What this task involves – In the entries that follow, find the line containing "Index checks and"; from there, copy every line exactly through the line containing "- $logic_and A1 B1 Y1 | 6".
____ Exercise inputs
==> config.mk <==
export PLATFORM = sky130hd
export DESIGN_NAME = ehl_deserializer
export DESIGN_NICKNAME = d
export VERILOG_FILES = /design/src/rtl/ehl_deserializer.sv
export SDC_FILE = /design/constraint.sdc
export NUM_CORES = 1
export LEC_CHECK = 0
export CAP_MARGIN = 20
export CELL_PAD_IN_SITES_DETAIL_PLACEMENT = 1
export CELL_PAD_IN_SITES_GLOBAL_PLACEMENT = 1
export CORE_UTILIZATION = 51
export CTS_BUF_LIST = sky130_fd_sc_hd__clkbuf_4 sky130_fd_sc_hd__clkbuf_8
export DETAILED_ROUTE_END_ITERATION = 10
export DONT_BUFFER_PORTS = 1
export GPL_ROUTABILITY_DRIVEN = 0
export HOLD_SLACK_MARGIN = 0.05
export PLACE_DENSITY = 0.83
export SLEW_MARGIN = 40
export SYNTH_ARGS = -nofsm -noshare
export SYNTH_HDL_FRONTEND = slang
export SYNTH_SLANG_ARGS = --single-unit
==> constraint.sdc <==
create_clock -name clk -period 1.7 [get_ports clk]
set_input_delay 0.34 -clock clk [delete_from_list [all_inputs] [get_ports clk]]
set_output_delay 0.34 -clock clk [all_outputs]
set_load 0.03 [all_outputs]
==> src/rtl/ehl_deserializer.sv <==
// ehl_deserializer: assembles a qualified serial stream into WIDTH-bit words, per-word MSB/LSB-first order, valid/ready output
module ehl_deserializer #(
  parameter int WIDTH = 8
) (
  input  logic             clk,
  input  logic             reset,
  input  logic             sin,
  input  logic             sin_valid,
  input  logic             msb_first,
  input  logic             sclr,
  output logic [WIDTH-1:0] dout,
  output logic             dout_valid,
  input  logic             dout_ready,
  output logic             overflow
);
  localparam int CW = $clog2(WIDTH);
  typedef enum logic {IDLE, SHIFT} state_t;
  state_t           state;
  logic [CW-1:0]    cnt;
  logic             ord;
  logic [WIDTH-1:0] sr;
  logic [WIDTH-1:0] nxt_sr;
  logic             acc;
  logic             done;
  logic             cur_ord;
  // the first bit of a word uses msb_first directly; later bits use the latched order
  always_comb begin
    cur_ord = state == IDLE ? msb_first : ord;
    nxt_sr  = cur_ord ? {sr[WIDTH-2:0], sin} : {sin, sr[WIDTH-1:1]};
    acc     = sin_valid && !sclr;
    done    = acc && cnt == CW'(WIDTH - 1);
  end
  always_ff @(posedge clk or posedge reset) begin
    if (reset) begin
      state      <= IDLE;
      cnt        <= '0;
      ord        <= 1'b0;
      sr         <= '0;
      dout       <= '0;
      dout_valid <= 1'b0;
      overflow   <= 1'b0;
    end else begin
      overflow <= done && dout_valid && !dout_ready;
      if (sclr) begin
        state <= IDLE;
        cnt   <= '0;
        sr    <= '0;
      end else if (sin_valid) begin
        sr    <= nxt_sr;
        ord   <= cur_ord;
        cnt   <= done ? '0 : cnt + CW'(1);
        state <= done ? IDLE : SHIFT;
      end
      // a completing word may replace one being consumed in the same cycle
      if (done && (!dout_valid || dout_ready)) begin
        dout       <= nxt_sr;
        dout_valid <= 1'b1;
      end else if (dout_valid && dout_ready) begin
        dout_valid <= 1'b0;
      end
    end
  end
endmodule
* Yosys cells after proc, flatten, opt, wreduce, memory -nomap -nowiden
Index checks and enable logic that the tools add are counted.
Word-level totals: register bits after elaboration 23, bits in latches 0, bits in writable memories 0, bits in read-only memories 0, output and inout bits 10, word-level logic and storage cells 35, memories 0
Cells by class: add/subtract/negate cells 1, multiply operators 0, divide/modulo/power cells 0, $lt $le $gt $ge 0, equality and inequality tests 1, shift operators 0, multiplexer cells 12, bitwise logic cells 1, reductions and logical operators 13
Operators with widths (number):
- $mux W8 | 3
- $mux W3 | 3
- $logic_and A1 B1 Y1 | 6
- $mux W1 | 6
- $reduce_bool A2 Y1 | 2
- $add A3 B1 Y3 const B | 1
- $eq A3 B3 Y1 const B | 1
- $logic_not A1 Y1 | 3
- $reduce_and A2 Y1 | 1
- $logic_or A1 B1 Y1 | 1
- $not A1 Y1 | 1

* Depth between registers and ports, before layout
Gate-level depths: netlist of the first run.
depth in word-level cells 6, mapped depth 6

* Worst setup path after synthesis of the first run
Ideal clock, no wire load.
kind register -> register, start register cnt[0], end register dout[4], setup time 0.125 ns, data arrival time 1.439 ns, path slack 0.136 ns, stages on the path, launching flop included 7, path buffers 1, period minus slack after synthesis 1.564 ns, cell sequence dfrtp_1 -> ha_1 -> ha_1 -> nand2_1 -> nor3b_1 -> buf_2 -> mux2_4
Between the ends: word-level cells in the longest chain between the ends 3
Ends and longest elaborated chain:
- start: declaration | RTL line 19 | logic [CW-1:0] cnt;
- start signal: assignment | RTL line 51 | cnt <= done ? '0 : cnt + CW'(1);
- $eq A3 B3 Y1 | RTL line 31 | done = acc && cnt == CW'(WIDTH - 1);
- $logic_and A1 B1 Y1 | RTL line 31
- $logic_and A1 B1 Y1 | RTL line 55 | if (done && (!dout_valid || dout_ready)) begin
- end signal: assignment | RTL line 56 | dout <= nxt_sr;
- end: declaration | RTL line 11 | output logic [WIDTH-1:0] dout,
Every way passes these cells. A chain may end at the register's enable or synchronous reset.

* Worst setup path after layout of the first run
Ends and elaborated chain as after synthesis.

==> impl_metrics.ini, run 1 <==
[power]
power_density_nw_per_um2 = 822
p_clk_share_pct = 28.0
swShare_pct = 24.8
p_int_mw = 0.736
p_seq_share_pct = 60.4
power_switching_mw = 0.242
peakVddDrop_mv = 0.424
pwr-share-comb_pct = 11.6
power_leakage_nw = 0.585
power_mw = 0.978

[routing]
routedWlPerCell_um = 16.9
antenna_left = 0
vias_per_cell = 5.53
dr.first_iter.drc_count = 3
drc = 0
drtPass1Iterations = 3
wirelength_mm = 2.15
routed-via-count = 702

[global_routing]
grt_util_met3_pct = 4.53
gr-usage-met2_pct = 38.6
grt_antenna_before_repair = 0
grt_use_total_pct = 22.4
overflow = 0
met1_usage_pct = 27.6
grt_pass1_vias = 770
grt_pass1_wl_mm = 3.42
grt_max_degree = 24
busiest_layer = met2

[worst_setup_path]
path_depth = 6
cp-end-kind = flip-flop
required_ns = 1.90
cp-start-kind = flip-flop
cpPeakStageDelay_ns = 0.39
path_cells = ha_1, ha_2, nand2_2, nor3b_2, buf_4, mux2_4
r2r_start = cnt[0]
crit_arrival_ns = 1.80
r2r-end = dout[4]
cp-endpoint = dout[4]
r2r_cells = 6
reg2reg_slack_ns = 0.10
cp_top_family = flip-flops
crit_start = cnt[0]
crit_fanout = 6
path_buf_inv = 1
setup.worst_path.class = flip-flop to flip-flop
critPathSlowestCell = dfrtp_1

[clock_tree]
cts_buffers = 3
clk_latency_ns = 0.31
htreeDepth = 1
ctsLongestPathBuffers = 2
root_buffer = clkbuf_4
cts.sinks = 23
path_clk_slew_ns = 0.13
cts_tree = yes

[synth]
yosysTopAreaCellShare_pct = 54.5
synth-seq-area-share_pct = 54.5
synth_area_leaders = dfrtp_1, mux2i_1, mux2_4
synth-warning-count = 0
avgSynthCellArea_um2 = 11.7
syn-instance-count = 90
synth_area_um2 = 1060
syn_nets = 99
synth_seq_cells = 23
yosysTopAreaCell = dfrtp_1
synth.distinct_cells = 18

[timing]
finalClockSkew_ns = 0.00490
slew_violations = 0
finalSetupViolCount = 0
max_clock_freq_mhz = 626
hold_viol = 0
rsz0062_at_grt = no
fin_crit_sh_pct = 94.0
final.min_clock_period_ns = 1.60
slew-limit-headroom_pct = 78.7
tightest_slew_ns = 0.313
whs_ns = 0.0744

[final_layout]
fin_util_pct = 60.7
nets = 110
fillers = 225
diodes = 0
syn2layout_area_growth_pct = 12.7
drive_above_1_share_pct = 23.0
layout_commonest_cell = dfrtp_1
most-common-layout-cells = dfrtp_1, nor2_1, mux2i_1

[floorplanning]
die_h_um = 47.5
core_um2 = 1960
die_w_um = 47.5
fp.dieArea_um2 = 2260
num_rows = 16
start_util_pct = 53.8
ios = 17

[placement]
io_buffers = 0
place_hpwl_mm = 1.51

[flow_run]
max-cap-violations = 0

[outcome]
status = finished, final reports clean

[hold_path]
hold_path_class = input port to flip-flop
________
Task solution –
Index checks and enable logic that the tools add are counted.
Word-level totals: register bits after elaboration 23, bits in latches 0, bits in writable memories 0, bits in read-only memories 0, output and inout bits 10, word-level logic and storage cells 35, memories 0
Cells by class: add/subtract/negate cells 1, multiply operators 0, divide/modulo/power cells 0, $lt $le $gt $ge 0, equality and inequality tests 1, shift operators 0, multiplexer cells 12, bitwise logic cells 1, reductions and logical operators 13
Operators with widths (number):
- $mux W8 | 3
- $mux W3 | 3
- $logic_and A1 B1 Y1 | 6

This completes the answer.